VMWare Workstation 15.5 is being used on the front end workstation with a GUI to connect to the VMWare ESXi Host, to open and close VMs, to put the Host in maintenance mode and to restart the Host as required, all of which and more can be done from a free VMWare ESXi browser GUI if you don’t have VMWare workstation. This free browser based VMWare ESXi GUI is available to configure all aspects of the VMWare ESXi host and guests and will be used in this article to configure multi-writer disks for clustering vmware guest nodes. The ESXcli command line can and will also be used directly on the ESXi Host to provide another method of configuring the VMWare ESXi Host, which is accessible using Putty from a connecting workstation. More information is provided in this article below.

VMWare Guest Nodes for Clustering

Finally, the 2 VMWare guests running either OES2015 or OES2018 which are outlined in the pre-requisites below are in the same Edirectory tree, but are not yet clustered. Everything in one subnet keeps things simple in this scenario.

Steps to cluster the 2 OES nodes are provided below after first preparing the ESXi Host to allow and use VMWare shareable drives.


Note ** You cannot combine both OES2015 nodes and OES2018 nodes in the same cluster. The steps for configuring the VMWare Host and clustered guests are however the same for either version of OES.




Pre-Requisites – It is assumed that you have the following already installed and configured:



  1. Free VMWare ESXi  production level license (for LAB use only) either standard free license, or license through VMUG (VMWare Users Group) applied to VMWare ESXi Host. Information on acquiring the free VMWare ESXi Host license is included in the links at the end of this article.

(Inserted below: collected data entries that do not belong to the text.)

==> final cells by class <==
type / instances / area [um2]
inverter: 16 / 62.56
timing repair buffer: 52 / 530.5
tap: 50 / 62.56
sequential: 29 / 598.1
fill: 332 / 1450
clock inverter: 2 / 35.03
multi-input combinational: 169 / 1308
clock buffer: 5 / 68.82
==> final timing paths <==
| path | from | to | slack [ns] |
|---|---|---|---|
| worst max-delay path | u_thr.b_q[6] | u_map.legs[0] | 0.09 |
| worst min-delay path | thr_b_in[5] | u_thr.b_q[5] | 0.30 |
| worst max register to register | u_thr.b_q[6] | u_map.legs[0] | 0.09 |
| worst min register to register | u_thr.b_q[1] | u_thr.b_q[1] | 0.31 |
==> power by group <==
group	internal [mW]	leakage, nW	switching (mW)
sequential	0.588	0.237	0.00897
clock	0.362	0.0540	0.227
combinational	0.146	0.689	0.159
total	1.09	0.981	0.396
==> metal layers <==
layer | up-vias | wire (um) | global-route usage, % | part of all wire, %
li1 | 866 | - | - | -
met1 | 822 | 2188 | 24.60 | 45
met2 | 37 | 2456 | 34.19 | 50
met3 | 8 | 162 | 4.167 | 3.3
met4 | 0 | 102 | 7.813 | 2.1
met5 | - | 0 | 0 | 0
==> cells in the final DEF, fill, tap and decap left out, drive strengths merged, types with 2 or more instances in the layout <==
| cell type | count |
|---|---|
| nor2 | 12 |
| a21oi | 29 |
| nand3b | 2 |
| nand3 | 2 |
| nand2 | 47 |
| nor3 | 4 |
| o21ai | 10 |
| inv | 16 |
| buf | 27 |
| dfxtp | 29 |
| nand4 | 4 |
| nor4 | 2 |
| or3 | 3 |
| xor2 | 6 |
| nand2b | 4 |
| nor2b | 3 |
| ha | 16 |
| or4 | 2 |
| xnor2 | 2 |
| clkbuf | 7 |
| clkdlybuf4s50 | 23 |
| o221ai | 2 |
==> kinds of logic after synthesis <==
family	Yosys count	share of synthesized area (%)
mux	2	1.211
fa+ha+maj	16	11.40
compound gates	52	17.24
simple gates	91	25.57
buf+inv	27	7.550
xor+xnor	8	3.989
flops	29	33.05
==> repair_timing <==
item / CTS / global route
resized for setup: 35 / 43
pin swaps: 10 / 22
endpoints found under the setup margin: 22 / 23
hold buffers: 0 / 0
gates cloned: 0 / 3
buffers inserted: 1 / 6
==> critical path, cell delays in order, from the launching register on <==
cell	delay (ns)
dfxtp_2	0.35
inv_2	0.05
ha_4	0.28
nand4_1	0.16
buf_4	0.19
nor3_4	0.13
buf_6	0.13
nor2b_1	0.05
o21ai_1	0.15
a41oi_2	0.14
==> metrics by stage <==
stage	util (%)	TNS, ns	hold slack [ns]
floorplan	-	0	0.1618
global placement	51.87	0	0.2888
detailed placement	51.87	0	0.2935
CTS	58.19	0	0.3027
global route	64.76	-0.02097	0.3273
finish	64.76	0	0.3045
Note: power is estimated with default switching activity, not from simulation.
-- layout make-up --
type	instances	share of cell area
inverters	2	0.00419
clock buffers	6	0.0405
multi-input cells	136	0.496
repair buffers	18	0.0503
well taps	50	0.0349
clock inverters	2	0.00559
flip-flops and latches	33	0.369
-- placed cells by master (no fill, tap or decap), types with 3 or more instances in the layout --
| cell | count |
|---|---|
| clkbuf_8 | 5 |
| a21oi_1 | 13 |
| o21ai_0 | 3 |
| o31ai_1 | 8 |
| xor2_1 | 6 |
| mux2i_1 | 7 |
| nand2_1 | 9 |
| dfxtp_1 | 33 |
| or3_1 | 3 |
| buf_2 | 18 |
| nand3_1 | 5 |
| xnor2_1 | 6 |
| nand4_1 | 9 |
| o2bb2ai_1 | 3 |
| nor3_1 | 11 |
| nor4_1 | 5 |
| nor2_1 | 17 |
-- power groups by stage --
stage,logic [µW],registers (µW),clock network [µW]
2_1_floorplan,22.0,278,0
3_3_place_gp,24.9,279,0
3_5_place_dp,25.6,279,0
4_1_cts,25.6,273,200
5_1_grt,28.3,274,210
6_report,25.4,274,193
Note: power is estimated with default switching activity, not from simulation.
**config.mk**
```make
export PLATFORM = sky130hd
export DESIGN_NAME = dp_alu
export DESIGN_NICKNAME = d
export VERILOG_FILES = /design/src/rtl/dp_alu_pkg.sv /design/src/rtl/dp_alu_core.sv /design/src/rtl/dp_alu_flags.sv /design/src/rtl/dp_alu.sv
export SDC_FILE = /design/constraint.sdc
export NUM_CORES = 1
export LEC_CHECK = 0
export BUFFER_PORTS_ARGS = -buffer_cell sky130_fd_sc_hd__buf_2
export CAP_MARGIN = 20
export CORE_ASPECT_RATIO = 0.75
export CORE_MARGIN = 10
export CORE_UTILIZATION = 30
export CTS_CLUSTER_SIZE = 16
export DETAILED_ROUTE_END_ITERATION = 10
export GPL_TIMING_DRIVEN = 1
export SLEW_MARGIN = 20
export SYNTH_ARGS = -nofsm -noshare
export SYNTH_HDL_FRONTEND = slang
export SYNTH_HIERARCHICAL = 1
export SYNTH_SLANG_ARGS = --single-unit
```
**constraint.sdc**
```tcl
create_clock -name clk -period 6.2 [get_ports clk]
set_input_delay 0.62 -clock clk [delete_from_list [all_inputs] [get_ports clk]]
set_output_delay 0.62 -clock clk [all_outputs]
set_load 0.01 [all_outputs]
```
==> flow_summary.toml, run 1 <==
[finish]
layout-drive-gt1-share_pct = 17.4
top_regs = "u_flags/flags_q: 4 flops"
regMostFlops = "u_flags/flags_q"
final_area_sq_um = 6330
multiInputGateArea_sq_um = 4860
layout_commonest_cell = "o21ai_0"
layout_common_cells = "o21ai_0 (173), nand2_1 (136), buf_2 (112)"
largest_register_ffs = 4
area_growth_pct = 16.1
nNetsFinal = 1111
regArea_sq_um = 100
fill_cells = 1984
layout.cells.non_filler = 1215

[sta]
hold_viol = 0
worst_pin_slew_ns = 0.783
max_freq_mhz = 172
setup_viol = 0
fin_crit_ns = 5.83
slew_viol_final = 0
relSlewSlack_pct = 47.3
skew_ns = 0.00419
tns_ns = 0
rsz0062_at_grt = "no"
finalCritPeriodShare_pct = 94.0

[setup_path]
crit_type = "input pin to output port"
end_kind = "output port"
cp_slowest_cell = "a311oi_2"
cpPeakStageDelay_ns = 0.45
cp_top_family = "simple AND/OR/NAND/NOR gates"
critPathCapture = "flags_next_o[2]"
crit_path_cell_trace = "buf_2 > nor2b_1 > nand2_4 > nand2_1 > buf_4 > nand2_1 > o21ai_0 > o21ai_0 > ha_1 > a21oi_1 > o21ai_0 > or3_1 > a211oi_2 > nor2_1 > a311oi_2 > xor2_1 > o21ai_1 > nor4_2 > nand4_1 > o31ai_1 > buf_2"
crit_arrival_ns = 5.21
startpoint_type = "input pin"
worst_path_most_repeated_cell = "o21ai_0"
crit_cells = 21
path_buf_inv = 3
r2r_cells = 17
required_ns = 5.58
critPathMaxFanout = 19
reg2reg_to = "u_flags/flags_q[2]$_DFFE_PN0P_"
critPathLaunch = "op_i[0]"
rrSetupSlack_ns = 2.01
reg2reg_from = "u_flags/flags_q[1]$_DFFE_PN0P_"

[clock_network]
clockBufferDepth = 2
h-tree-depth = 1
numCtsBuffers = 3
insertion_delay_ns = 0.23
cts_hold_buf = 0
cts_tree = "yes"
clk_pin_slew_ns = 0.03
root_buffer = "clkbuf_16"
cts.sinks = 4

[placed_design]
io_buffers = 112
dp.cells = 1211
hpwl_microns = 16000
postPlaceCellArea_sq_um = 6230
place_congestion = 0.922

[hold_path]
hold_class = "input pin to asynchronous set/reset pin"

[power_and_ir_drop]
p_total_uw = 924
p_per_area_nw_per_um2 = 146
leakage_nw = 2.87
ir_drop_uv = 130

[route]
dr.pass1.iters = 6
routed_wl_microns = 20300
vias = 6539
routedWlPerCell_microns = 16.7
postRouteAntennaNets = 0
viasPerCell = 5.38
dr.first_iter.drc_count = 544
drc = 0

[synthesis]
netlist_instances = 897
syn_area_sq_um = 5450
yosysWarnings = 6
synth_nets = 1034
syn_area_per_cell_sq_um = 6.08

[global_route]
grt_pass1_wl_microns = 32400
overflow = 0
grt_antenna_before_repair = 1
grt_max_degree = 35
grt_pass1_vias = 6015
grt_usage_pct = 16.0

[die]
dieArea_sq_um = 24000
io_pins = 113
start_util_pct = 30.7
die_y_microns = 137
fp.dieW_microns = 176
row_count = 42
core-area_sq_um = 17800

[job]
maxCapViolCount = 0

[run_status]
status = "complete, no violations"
**config.mk**
```make
export PLATFORM = sky130hd
export DESIGN_NAME = nt_xfer_engine
export DESIGN_NICKNAME = d
export VERILOG_FILES = /design/src/rtl/nt_xfer_pkg.sv /design/src/rtl/nt_tx_path.sv /design/src/rtl/nt_rx_path.sv /design/src/rtl/nt_xfer_engine.sv
export SDC_FILE = /design/constraint.sdc
export NUM_CORES = 1
export LEC_CHECK = 0
export CAP_MARGIN = 20
export CORE_MARGIN = 10
export CORE_UTILIZATION = 51
export DETAILED_ROUTE_END_ITERATION = 7
export PLACE_DENSITY = 0.91
export SETUP_SLACK_MARGIN = 0.15
export SYNTH_ARGS = -nofsm -noshare
export SYNTH_HDL_FRONTEND = slang
export SYNTH_SLANG_ARGS = --single-unit
```
**constraint.sdc**
```tcl
create_clock -name clk -period 4.15 [get_ports clk]
set_input_delay 1.245 -clock clk [delete_from_list [all_inputs] [get_ports clk]]
set_output_delay 1.245 -clock clk [all_outputs]
set_load 0.02 [all_outputs]
```
<file path="src/rtl/cal_pkg.sv">
`timescale 1ns/1ps
package cal_pkg;

  localparam int WORD_W = 24;

  localparam logic [1:0] ADDR_TIME   = 2'd0;
  localparam logic [1:0] ADDR_DATE   = 2'd1;
  localparam logic [1:0] ADDR_DIV    = 2'd2;
  localparam logic [1:0] ADDR_STATUS = 2'd3;

  localparam int ST_INIT_REQ = 7;
  localparam int ST_INIT_ACT = 6;
  localparam int ST_SYNCED   = 5;
  localparam int ST_CAL_SET  = 4;

  // strobes from control to datapath
  typedef struct packed {
    logic tick;
    logic loadTime;
    logic loadDate;
  } calStrobe_t;

  typedef struct packed {
    logic [7:0] year;
    logic [2:0] wday;
    logic [4:0] month;
    logic [5:0] mday;
    logic [5:0] hours;
    logic [6:0] mins;
    logic [6:0] secs;
  } calFields_t;

  function automatic logic [7:0] bcdInc8(input logic [7:0] v);
    if (v[3:0] >= 4'd9) bcdInc8 = {v[7:4] + 4'd1, 4'd0};
    else                bcdInc8 = {v[7:4], v[3:0] + 4'd1};
  endfunction

  // last BCD day of a BCD month; leap when the BCD year is a multiple of 4
  function automatic logic [5:0] monthEnd(input logic [4:0] m, input logic [7:0] y);
    logic leap;
    if (y[4]) leap = (y[3:0] == 4'd2) || (y[3:0] == 4'd6);
    else      leap = (y[3:0] == 4'd0) || (y[3:0] == 4'd4) || (y[3:0] == 4'd8);
    case (m)
      5'h02:                      monthEnd = leap ? 6'h29 : 6'h28;
      5'h04, 5'h06, 5'h09, 5'h11: monthEnd = 6'h30;
      default:                    monthEnd = 6'h31;
    endcase
  endfunction

endpackage

</file>
<file path="src/rtl/cal_bcd_field.sv">
`timescale 1ns/1ps
module cal_bcd_field
  import cal_pkg::*;
#(
  parameter int         W        = 7,
  parameter logic [7:0] RST_VAL  = 8'h00,
  parameter logic [7:0] WRAP_VAL = 8'h00
) (
  input  logic         clk,
  input  logic         rstN,
  input  logic         load,
  input  logic [W-1:0] loadVal,
  input  logic         inc,
  input  logic [W-1:0] maxVal,
  output logic [W-1:0] value,
  output logic         atMax
);

  logic [7:0] wide;
  logic [7:0] nextWide;

  always_comb begin
    wide     = 8'(value);
    nextWide = bcdInc8(wide);
  end

  assign atMax = (value >= maxVal);

  always_ff @(posedge clk or negedge rstN) begin
    if (!rstN)     value <= RST_VAL[W-1:0];
    else if (load) value <= loadVal;
    else if (inc)  value <= atMax ? WRAP_VAL[W-1:0] : nextWide[W-1:0];
  end

endmodule

</file>
<file path="src/rtl/cal_datapath.sv">
`timescale 1ns/1ps
module cal_datapath
  import cal_pkg::*;
(
  input  logic       clk,
  input  logic       rstN,
  input  calStrobe_t strobe,
  input  calFields_t wrFields,
  output calFields_t curr
);

  logic secMax, minMax, hourMax, dayMax, monMax, yearMax;
  logic incMin, incHour, incDay, incMon, incYear;
  logic [5:0] dayLimit;

  assign incMin  = strobe.tick & secMax;
  assign incHour = incMin & minMax;
  assign incDay  = incHour & hourMax;
  assign incMon  = incDay & dayMax;
  assign incYear = incMon & monMax;
  assign dayLimit = monthEnd(curr.month, curr.year);

  cal_bcd_field #(.W(7), .RST_VAL(8'h00), .WRAP_VAL(8'h00)) u_sec (
    .clk(clk), .rstN(rstN), .load(strobe.loadTime), .loadVal(wrFields.secs),
    .inc(strobe.tick), .maxVal(7'h59), .value(curr.secs), .atMax(secMax));

  cal_bcd_field #(.W(7), .RST_VAL(8'h00), .WRAP_VAL(8'h00)) u_min (
    .clk(clk), .rstN(rstN), .load(strobe.loadTime), .loadVal(wrFields.mins),
    .inc(incMin), .maxVal(7'h59), .value(curr.mins), .atMax(minMax));

  cal_bcd_field #(.W(6), .RST_VAL(8'h00), .WRAP_VAL(8'h00)) u_hour (
    .clk(clk), .rstN(rstN), .load(strobe.loadTime), .loadVal(wrFields.hours),
    .inc(incHour), .maxVal(6'h23), .value(curr.hours), .atMax(hourMax));

  cal_bcd_field #(.W(6), .RST_VAL(8'h01), .WRAP_VAL(8'h01)) u_day (
    .clk(clk), .rstN(rstN), .load(strobe.loadDate), .loadVal(wrFields.mday),
    .inc(incDay), .maxVal(dayLimit), .value(curr.mday), .atMax(dayMax));

  cal_bcd_field #(.W(5), .RST_VAL(8'h01), .WRAP_VAL(8'h01)) u_mon (
    .clk(clk), .rstN(rstN), .load(strobe.loadDate), .loadVal(wrFields.month),
    .inc(incMon), .maxVal(5'h12), .value(curr.month), .atMax(monMax));

  cal_bcd_field #(.W(8), .RST_VAL(8'h00), .WRAP_VAL(8'h00)) u_year (
    .clk(clk), .rstN(rstN), .load(strobe.loadDate), .loadVal(wrFields.year),
    .inc(incYear), .maxVal(8'h99), .value(curr.year), .atMax(yearMax));

  // weekday: binary 1..7, advances with the day of month
  always_ff @(posedge clk or negedge rstN) begin
    if (!rstN)                curr.wday <= 3'd1;
    else if (strobe.loadDate) curr.wday <= wrFields.wday;
    else if (incDay)          curr.wday <= (curr.wday >= 3'd7) ? 3'd1 : curr.wday + 3'd1;
  end

  logic unusedYearMax;
  assign unusedYearMax = yearMax;

endmodule

</file>
<file path="src/rtl/cal_ctrl.sv">
`timescale 1ns/1ps
module cal_ctrl
  import cal_pkg::*;
#(
  parameter int                 ASYNC_W   = 7,
  parameter int                 SYNC_W    = 15,
  parameter logic [ASYNC_W-1:0] ASYNC_RST = '1,
  parameter logic [SYNC_W-1:0]  SYNC_RST  = SYNC_W'(255)
) (
  input  logic               clk,
  input  logic               rstN,
  input  logic               regWr,
  input  logic [1:0]         regAddr,
  input  logic               wrInitBit,
  input  logic               wrSyncBit,
  input  logic [ASYNC_W-1:0] wrAsync,
  input  logic [SYNC_W-1:0]  wrSyncDiv,
  output calStrobe_t         strobe,
  output logic               initReq,
  output logic               initActive,
  output logic               syncFlag,
  output logic [ASYNC_W-1:0] aDiv,
  output logic [SYNC_W-1:0]  sDiv
);

  logic wrStatus, wrDiv, reqDly, exitPulse, running, refreshDly, tick;
  logic [ASYNC_W-1:0] aCnt;
  logic [SYNC_W-1:0]  sCnt;

  assign wrStatus  = regWr && (regAddr == ADDR_STATUS);
  assign wrDiv     = regWr && (regAddr == ADDR_DIV) && initActive;
  assign exitPulse = initActive && !initReq;
  assign running   = !initReq && !initActive;
  assign tick      = running && (aCnt == aDiv) && (sCnt == sDiv);

  always_comb begin
    strobe.tick     = tick;
    strobe.loadTime = regWr && (regAddr == ADDR_TIME) && initActive;
    strobe.loadDate = regWr && (regAddr == ADDR_DATE) && initActive;
  end

  // init request / acknowledge, two edges to enter, one to leave
  always_ff @(posedge clk or negedge rstN) begin
    if (!rstN) begin
      initReq    <= 1'b0;
      reqDly     <= 1'b0;
      initActive <= 1'b0;
    end else begin
      if (wrStatus) initReq <= wrInitBit;
      reqDly     <= initReq;
      initActive <= initReq && reqDly;
    end
  end

  always_ff @(posedge clk or negedge rstN) begin
    if (!rstN) begin
      aDiv <= ASYNC_RST;
      sDiv <= SYNC_RST;
    end else if (wrDiv) begin
      aDiv <= wrAsync;
      sDiv <= wrSyncDiv;
    end
  end

  // two-stage divider, phase restarts whenever counting is frozen
  always_ff @(posedge clk or negedge rstN) begin
    if (!rstN) begin
      aCnt <= '0;
      sCnt <= '0;
    end else if (!running) begin
      aCnt <= '0;
      sCnt <= '0;
    end else if (aCnt == aDiv) begin
      aCnt <= '0;
      sCnt <= (sCnt == sDiv) ? '0 : sCnt + 1'b1;
    end else begin
      aCnt <= aCnt + 1'b1;
    end
  end

  always_ff @(posedge clk or negedge rstN) begin
    if (!rstN) begin
      refreshDly <= 1'b0;
      syncFlag   <= 1'b0;
    end else begin
      refreshDly <= tick || exitPulse;
      if (refreshDly)                  syncFlag <= 1'b1;
      else if (wrStatus && !wrSyncBit) syncFlag <= 1'b0;
    end
  end

endmodule

</file>
<file path="src/rtl/cal_calendar.sv">
`timescale 1ns/1ps
module cal_calendar
  import cal_pkg::*;
#(
  parameter int                 ASYNC_W   = 7,
  parameter int                 SYNC_W    = 15,
  parameter logic [ASYNC_W-1:0] ASYNC_RST = 7'h7F,
  parameter logic [SYNC_W-1:0]  SYNC_RST  = 15'h00FF
) (
  input  logic              clk,
  input  logic              rstN,
  input  logic [1:0]        regAddr,
  input  logic              regWr,
  input  logic [WORD_W-1:0] regWdata,
  output logic [WORD_W-1:0] regRdata
);

  calStrobe_t strobe;
  calFields_t wrFields, curr;
  logic initReq, initActive, syncFlag, yearNz;
  logic [ASYNC_W-1:0] aDiv;
  logic [SYNC_W-1:0]  sDiv;
  logic [WORD_W-1:0]  timeWord, dateWord, divWord, statusWord;

  always_comb begin
    wrFields.secs  = regWdata[6:0];
    wrFields.mins  = regWdata[14:8];
    wrFields.hours = regWdata[21:16];
    wrFields.mday  = regWdata[5:0];
    wrFields.month = regWdata[12:8];
    wrFields.wday  = regWdata[15:13];
    wrFields.year  = regWdata[23:16];
  end

  cal_ctrl #(
    .ASYNC_W(ASYNC_W), .SYNC_W(SYNC_W), .ASYNC_RST(ASYNC_RST), .SYNC_RST(SYNC_RST)
  ) u_ctrl (
    .clk(clk), .rstN(rstN), .regWr(regWr), .regAddr(regAddr),
    .wrInitBit(regWdata[ST_INIT_REQ]), .wrSyncBit(regWdata[ST_SYNCED]),
    .wrAsync(regWdata[16 +: ASYNC_W]), .wrSyncDiv(regWdata[0 +: SYNC_W]),
    .strobe(strobe), .initReq(initReq), .initActive(initActive), .syncFlag(syncFlag),
    .aDiv(aDiv), .sDiv(sDiv)
  );

  cal_datapath u_dp (
    .clk(clk), .rstN(rstN), .strobe(strobe), .wrFields(wrFields), .curr(curr)
  );

  assign yearNz = (curr.year != 8'h00);

  always_comb begin
    timeWord   = {2'b00, curr.hours, 1'b0, curr.mins, 1'b0, curr.secs};
    dateWord   = {curr.year, curr.wday, curr.month, 2'b00, curr.mday};
    statusWord = '0;
    statusWord[ST_INIT_REQ] = initReq;
    statusWord[ST_INIT_ACT] = initActive;
    statusWord[ST_SYNCED]   = syncFlag;
    statusWord[ST_CAL_SET]  = yearNz;
    divWord = '0;
    divWord[16 +: ASYNC_W] = aDiv;
    divWord[0 +: SYNC_W]   = sDiv;
    case (regAddr)
      ADDR_TIME: regRdata = timeWord;
      ADDR_DATE: regRdata = dateWord;
      ADDR_DIV:  regRdata = divWord;
      default:   regRdata = statusWord;
    endcase
  end

endmodule

</file>
==> src/rtl/irq_bank_dp.sv <==
module irq_bank_dp
  import irq_bank_pkg::*;
#(
  parameter int NUM_LINES = 40,
  parameter int LINE_W    = (NUM_LINES > 1) ? $clog2(NUM_LINES) : 1
) (
  input  logic                   clk,
  input  logic                   rstN,
  input  strobeT                 str,
  input  logic [31:0]            wdata,
  input  logic [NUM_LINES-1:0]   irqIn,
  input  logic                   ackValid,
  input  logic [LINE_W-1:0]      ackLine,
  output logic [31:0]            rdata,
  output logic [NUM_LINES-1:0]   irqActive,
  output logic [8*NUM_LINES-1:0] irqPrio
);
  localparam logic [LINE_W:0] LINES_V = NUM_LINES[LINE_W:0];

  logic [NUM_LINES-1:0] enQ, pendQ, deferQ, irqPrevQ;
  logic [NUM_LINES-1:0] setEnMask, clrEnMask, setPdMask, clrPdMask;
  logic [NUM_LINES-1:0] trigMask, ackMask, edgeVec, pendSetAll, pendClrAll;
  logic [7:0]           prioQ [NUM_LINES];
  logic [LINE_W-1:0]    trigLine;
  logic                 trigInRange;
  logic                 ackInRange;
  logic [31:0]          rdWord;

  assign trigLine    = wdata[LINE_W-1:0];
  assign trigInRange = str.trigWr && ({1'b0, trigLine} < LINES_V);
  assign ackInRange  = ackValid && ({1'b0, ackLine} < LINES_V);

  // Per-line decode of every write window, plus priority storage.
  for (genvar k = 0; k < NUM_LINES; k++) begin : g_line
    localparam int WRD  = k / 32;
    localparam int BIT  = k % 32;
    localparam int PWRD = k / 4;
    localparam int LANE = k % 4;

    assign setEnMask[k] = str.setEnWr && (int'(str.wordIdx) == WRD) && wdata[BIT];
    assign clrEnMask[k] = str.clrEnWr && (int'(str.wordIdx) == WRD) && wdata[BIT];
    assign setPdMask[k] = str.setPdWr && (int'(str.wordIdx) == WRD) && wdata[BIT];
    assign clrPdMask[k] = str.clrPdWr && (int'(str.wordIdx) == WRD) && wdata[BIT];
    assign trigMask[k]  = trigInRange && (trigLine == LINE_W'(k));
    assign ackMask[k]   = ackInRange && (ackLine == LINE_W'(k));

    always_ff @(posedge clk or negedge rstN) begin
      if (!rstN)
        prioQ[k] <= '0;
      else if (str.prioWr && (int'(str.wordIdx) == PWRD))
        prioQ[k] <= wdata[8*LANE +: 8];
    end

    assign irqPrio[8*k +: 8] = prioQ[k];
  end

  assign edgeVec    = irqIn & ~irqPrevQ;
  assign pendClrAll = clrPdMask | ackMask;
  assign pendSetAll = setPdMask | trigMask | edgeVec | deferQ;

  always_ff @(posedge clk or negedge rstN) begin
    if (!rstN) begin
      enQ      <= '0;
      pendQ    <= '0;
      deferQ   <= '0;
      irqPrevQ <= '0;
    end else begin
      enQ      <= (enQ | setEnMask) & ~clrEnMask;
      pendQ    <= (pendQ | pendSetAll) & ~pendClrAll;
      deferQ   <= edgeVec & pendClrAll;
      irqPrevQ <= irqIn;
    end
  end

  always_comb begin
    rdWord = '0;
    case (str.rdRegion)
      RG_SET_EN, RG_CLR_EN: begin
        for (int k = 0; k < NUM_LINES; k++)
          if (int'(str.wordIdx) == k / 32) rdWord[k % 32] = enQ[k];
      end
      RG_SET_PD, RG_CLR_PD: begin
        for (int k = 0; k < NUM_LINES; k++)
          if (int'(str.wordIdx) == k / 32) rdWord[k % 32] = pendQ[k];
      end
      RG_PRIO: begin
        for (int k = 0; k < NUM_LINES; k++)
          if (int'(str.wordIdx) == k / 4) rdWord[8*(k % 4) +: 8] = prioQ[k];
      end
      default: rdWord = '0;
    endcase
  end

  always_ff @(posedge clk or negedge rstN) begin
    if (!rstN)         rdata <= '0;
    else if (str.rdEn) rdata <= rdWord;
  end

  assign irqActive = enQ & pendQ;

  // a set-enable write leaves every targeted line enabled
  a_r2_set_en_sticks: assert property (@(posedge clk) disable iff (!rstN)
    (|setEnMask) |=> ((enQ & $past(setEnMask)) == $past(setEnMask)));

  // a clear-enable write leaves every targeted line disabled
  a_r3_clr_en_sticks: assert property (@(posedge clk) disable iff (!rstN)
    (|clrEnMask) |=> ((enQ & $past(clrEnMask)) == '0));

  // a pending bit is only lost through a clear or an acknowledge
  a_r6_pend_retained: assert property (@(posedge clk) disable iff (!rstN)
    (|pendQ) |=> ((($past(pendQ) & ~$past(pendClrAll)) & ~pendQ) == '0));

  // an input edge that meets no clear is pending in the next cycle
  a_r8_edge_pends: assert property (@(posedge clk) disable iff (!rstN)
    (|(edgeVec & ~pendClrAll)) |=>
      ((pendQ & $past(edgeVec & ~pendClrAll)) == $past(edgeVec & ~pendClrAll)));

  // a trigger write selects at most one line
  a_r9_trig_single: assert property (@(posedge clk) disable iff (!rstN)
    $onehot0(trigMask));

  // a clear beats any set that lands on the same bit
  a_r11_clear_wins: assert property (@(posedge clk) disable iff (!rstN)
    (|pendClrAll) |=> ((pendQ & $past(pendClrAll)) == '0));
endmodule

A dedicated and functional VMWare ESXi Host with enough RAM and hard disk space to accommodate multiple VMs.  Make sure your ESXi host is updated to the latest level version and patches if possible to avoid known issues. Most versions of VMWare ESXi Host should be applicable although being on more recent versions provides the most stability and best performance. Links containing documentation for installing VMWare ESXi are provided at the end of this article.


  • A workstation to connect and manage the Host. In this scenario, Windows 10 workstation is being used to connect to the ESXi Host with VMWare Workstation, but managing vmware VMs can be done using the browser based ESXi GUI.  Putty is installed on the Win 10 workstation being used to access the VMWare Host ESXi CLI.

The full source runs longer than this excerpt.